═════ Data extract

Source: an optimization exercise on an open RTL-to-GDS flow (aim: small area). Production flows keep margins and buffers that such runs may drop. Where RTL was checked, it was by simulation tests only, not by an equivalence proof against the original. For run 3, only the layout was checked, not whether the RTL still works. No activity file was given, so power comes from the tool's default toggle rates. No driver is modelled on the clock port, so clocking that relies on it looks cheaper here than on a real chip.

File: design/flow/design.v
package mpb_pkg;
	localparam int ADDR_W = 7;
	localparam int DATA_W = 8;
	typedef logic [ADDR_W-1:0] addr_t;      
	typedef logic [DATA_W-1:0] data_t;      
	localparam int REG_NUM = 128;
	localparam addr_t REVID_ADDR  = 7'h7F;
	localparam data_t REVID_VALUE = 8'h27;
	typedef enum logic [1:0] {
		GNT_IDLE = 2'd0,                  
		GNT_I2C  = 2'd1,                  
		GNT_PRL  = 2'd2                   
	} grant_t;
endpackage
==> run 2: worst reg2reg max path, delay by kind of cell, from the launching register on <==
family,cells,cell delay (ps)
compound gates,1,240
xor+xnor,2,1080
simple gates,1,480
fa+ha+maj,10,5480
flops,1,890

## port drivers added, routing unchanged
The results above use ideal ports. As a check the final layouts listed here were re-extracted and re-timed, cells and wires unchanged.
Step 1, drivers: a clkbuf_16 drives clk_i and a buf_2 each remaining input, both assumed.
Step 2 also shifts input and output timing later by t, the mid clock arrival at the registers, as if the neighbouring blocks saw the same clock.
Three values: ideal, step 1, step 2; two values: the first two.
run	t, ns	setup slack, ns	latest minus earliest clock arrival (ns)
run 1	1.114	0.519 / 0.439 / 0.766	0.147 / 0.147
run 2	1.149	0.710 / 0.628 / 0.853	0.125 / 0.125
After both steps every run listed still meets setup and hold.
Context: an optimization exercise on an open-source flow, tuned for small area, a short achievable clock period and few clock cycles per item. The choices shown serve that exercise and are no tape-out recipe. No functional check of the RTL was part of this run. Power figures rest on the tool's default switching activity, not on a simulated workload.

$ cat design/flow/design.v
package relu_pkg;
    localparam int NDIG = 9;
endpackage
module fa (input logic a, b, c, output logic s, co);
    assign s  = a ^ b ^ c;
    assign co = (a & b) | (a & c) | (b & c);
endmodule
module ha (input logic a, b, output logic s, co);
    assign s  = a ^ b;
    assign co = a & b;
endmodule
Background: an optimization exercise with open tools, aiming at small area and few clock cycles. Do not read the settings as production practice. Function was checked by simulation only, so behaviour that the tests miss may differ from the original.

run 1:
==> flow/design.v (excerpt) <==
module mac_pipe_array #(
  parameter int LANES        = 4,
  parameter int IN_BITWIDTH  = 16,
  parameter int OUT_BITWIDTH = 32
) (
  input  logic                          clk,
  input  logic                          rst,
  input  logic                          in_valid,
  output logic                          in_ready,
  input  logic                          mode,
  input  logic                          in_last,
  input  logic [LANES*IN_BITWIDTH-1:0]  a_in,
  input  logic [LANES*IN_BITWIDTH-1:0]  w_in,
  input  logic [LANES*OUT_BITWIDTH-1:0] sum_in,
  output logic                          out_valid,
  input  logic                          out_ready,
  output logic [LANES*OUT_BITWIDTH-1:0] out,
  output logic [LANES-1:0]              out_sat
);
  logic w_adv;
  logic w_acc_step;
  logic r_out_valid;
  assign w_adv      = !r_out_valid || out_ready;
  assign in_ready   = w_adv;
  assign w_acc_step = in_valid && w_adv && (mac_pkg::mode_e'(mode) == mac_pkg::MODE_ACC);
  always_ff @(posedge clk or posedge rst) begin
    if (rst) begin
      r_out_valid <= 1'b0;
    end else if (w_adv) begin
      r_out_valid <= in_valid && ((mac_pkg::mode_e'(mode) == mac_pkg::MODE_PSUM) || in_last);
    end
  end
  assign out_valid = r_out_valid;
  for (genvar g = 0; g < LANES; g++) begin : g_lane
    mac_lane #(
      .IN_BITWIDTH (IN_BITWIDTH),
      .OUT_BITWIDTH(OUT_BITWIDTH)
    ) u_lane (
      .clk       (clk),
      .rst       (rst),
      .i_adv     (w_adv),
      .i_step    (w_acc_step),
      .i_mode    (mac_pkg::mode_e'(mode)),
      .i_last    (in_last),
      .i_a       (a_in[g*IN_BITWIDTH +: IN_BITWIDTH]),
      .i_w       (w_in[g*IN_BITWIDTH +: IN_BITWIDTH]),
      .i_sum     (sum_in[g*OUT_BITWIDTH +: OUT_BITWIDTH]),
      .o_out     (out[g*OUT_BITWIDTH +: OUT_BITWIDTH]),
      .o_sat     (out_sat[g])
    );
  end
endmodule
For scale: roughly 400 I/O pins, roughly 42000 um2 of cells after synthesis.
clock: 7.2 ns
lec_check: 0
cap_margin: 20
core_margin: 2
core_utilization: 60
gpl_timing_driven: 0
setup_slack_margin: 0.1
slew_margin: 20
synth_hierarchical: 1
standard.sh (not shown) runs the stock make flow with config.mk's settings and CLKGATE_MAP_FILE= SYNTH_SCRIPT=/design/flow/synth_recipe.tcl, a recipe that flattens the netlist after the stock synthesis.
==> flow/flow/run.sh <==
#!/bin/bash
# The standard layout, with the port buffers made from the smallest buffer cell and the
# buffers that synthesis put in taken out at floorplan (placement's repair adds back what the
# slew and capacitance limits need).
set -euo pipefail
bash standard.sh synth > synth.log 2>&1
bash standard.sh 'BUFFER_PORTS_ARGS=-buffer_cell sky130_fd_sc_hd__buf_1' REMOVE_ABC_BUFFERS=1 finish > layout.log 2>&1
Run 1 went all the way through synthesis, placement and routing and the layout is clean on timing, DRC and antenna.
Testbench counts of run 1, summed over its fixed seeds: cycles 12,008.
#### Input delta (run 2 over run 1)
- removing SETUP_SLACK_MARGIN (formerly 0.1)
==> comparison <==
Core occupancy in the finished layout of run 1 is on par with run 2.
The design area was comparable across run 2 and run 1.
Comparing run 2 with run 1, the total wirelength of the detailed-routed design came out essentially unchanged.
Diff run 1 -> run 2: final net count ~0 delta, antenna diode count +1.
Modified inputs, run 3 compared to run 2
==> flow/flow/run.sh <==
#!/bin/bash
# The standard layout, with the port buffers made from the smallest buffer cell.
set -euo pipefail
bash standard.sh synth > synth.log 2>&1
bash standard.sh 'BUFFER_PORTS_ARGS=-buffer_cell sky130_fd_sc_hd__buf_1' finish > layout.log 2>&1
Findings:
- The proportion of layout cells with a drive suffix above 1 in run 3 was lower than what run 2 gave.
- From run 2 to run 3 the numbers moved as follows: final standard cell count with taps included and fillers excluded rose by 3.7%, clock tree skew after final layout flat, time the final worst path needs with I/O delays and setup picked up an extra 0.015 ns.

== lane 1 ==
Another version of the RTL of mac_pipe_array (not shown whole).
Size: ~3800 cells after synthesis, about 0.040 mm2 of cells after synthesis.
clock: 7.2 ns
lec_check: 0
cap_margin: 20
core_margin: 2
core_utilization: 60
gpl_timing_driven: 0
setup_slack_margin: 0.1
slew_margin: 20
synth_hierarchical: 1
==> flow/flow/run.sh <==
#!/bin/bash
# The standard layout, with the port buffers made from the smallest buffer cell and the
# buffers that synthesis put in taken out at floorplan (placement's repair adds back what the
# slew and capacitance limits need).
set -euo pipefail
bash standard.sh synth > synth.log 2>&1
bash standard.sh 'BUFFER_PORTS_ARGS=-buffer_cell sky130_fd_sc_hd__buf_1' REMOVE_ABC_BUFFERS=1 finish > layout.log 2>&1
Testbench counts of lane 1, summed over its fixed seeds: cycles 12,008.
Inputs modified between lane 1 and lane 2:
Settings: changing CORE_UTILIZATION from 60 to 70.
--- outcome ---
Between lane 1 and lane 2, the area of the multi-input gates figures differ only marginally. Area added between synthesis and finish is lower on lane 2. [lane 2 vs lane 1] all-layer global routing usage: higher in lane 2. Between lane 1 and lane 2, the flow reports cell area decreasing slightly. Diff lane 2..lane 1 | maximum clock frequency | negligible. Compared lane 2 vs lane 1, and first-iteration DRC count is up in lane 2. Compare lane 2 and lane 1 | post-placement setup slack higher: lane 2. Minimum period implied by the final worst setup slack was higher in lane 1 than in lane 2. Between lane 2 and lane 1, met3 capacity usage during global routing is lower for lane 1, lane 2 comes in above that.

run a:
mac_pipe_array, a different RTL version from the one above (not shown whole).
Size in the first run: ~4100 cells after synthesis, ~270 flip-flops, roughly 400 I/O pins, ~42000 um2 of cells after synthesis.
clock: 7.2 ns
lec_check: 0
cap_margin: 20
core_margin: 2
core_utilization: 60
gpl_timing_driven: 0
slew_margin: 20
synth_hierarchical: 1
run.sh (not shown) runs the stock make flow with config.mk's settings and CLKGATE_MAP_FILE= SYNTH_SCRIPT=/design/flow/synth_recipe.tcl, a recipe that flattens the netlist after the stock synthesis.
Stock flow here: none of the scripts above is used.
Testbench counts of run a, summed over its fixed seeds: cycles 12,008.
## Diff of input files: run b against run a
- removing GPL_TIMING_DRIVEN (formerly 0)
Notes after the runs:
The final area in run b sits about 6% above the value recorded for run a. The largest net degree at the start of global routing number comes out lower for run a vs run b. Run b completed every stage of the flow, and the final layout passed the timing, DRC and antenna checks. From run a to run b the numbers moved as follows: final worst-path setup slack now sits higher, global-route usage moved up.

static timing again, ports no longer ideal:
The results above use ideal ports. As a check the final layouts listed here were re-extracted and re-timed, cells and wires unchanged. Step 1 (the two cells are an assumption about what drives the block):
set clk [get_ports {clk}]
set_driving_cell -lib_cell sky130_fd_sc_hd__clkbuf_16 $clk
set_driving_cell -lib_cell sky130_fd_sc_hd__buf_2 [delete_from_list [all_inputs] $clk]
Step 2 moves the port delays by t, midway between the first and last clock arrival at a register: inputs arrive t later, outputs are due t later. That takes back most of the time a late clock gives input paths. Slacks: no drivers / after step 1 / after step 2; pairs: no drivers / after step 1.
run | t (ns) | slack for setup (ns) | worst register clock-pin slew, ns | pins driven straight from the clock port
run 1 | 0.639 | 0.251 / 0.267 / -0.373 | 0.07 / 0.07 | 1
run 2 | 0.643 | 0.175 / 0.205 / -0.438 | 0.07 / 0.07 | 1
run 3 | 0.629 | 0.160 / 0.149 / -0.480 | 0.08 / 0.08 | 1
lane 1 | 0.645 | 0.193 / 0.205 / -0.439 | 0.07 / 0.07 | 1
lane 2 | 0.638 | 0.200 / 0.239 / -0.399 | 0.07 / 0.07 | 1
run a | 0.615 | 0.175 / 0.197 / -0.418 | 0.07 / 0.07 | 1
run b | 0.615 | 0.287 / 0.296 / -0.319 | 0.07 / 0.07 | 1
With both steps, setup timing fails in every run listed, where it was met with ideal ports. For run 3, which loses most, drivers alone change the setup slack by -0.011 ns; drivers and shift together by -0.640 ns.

══════════

— Action item —
Check each line of the data above for the string "steps", and copy the ones that have it.

— Final answer —
After both steps every run listed still meets setup and hold.
With both steps, setup timing fails in every run listed, where it was met with ideal ports. For run 3, which loses most, drivers alone change the setup slack by -0.011 ns; drivers and shift together by -0.640 ns.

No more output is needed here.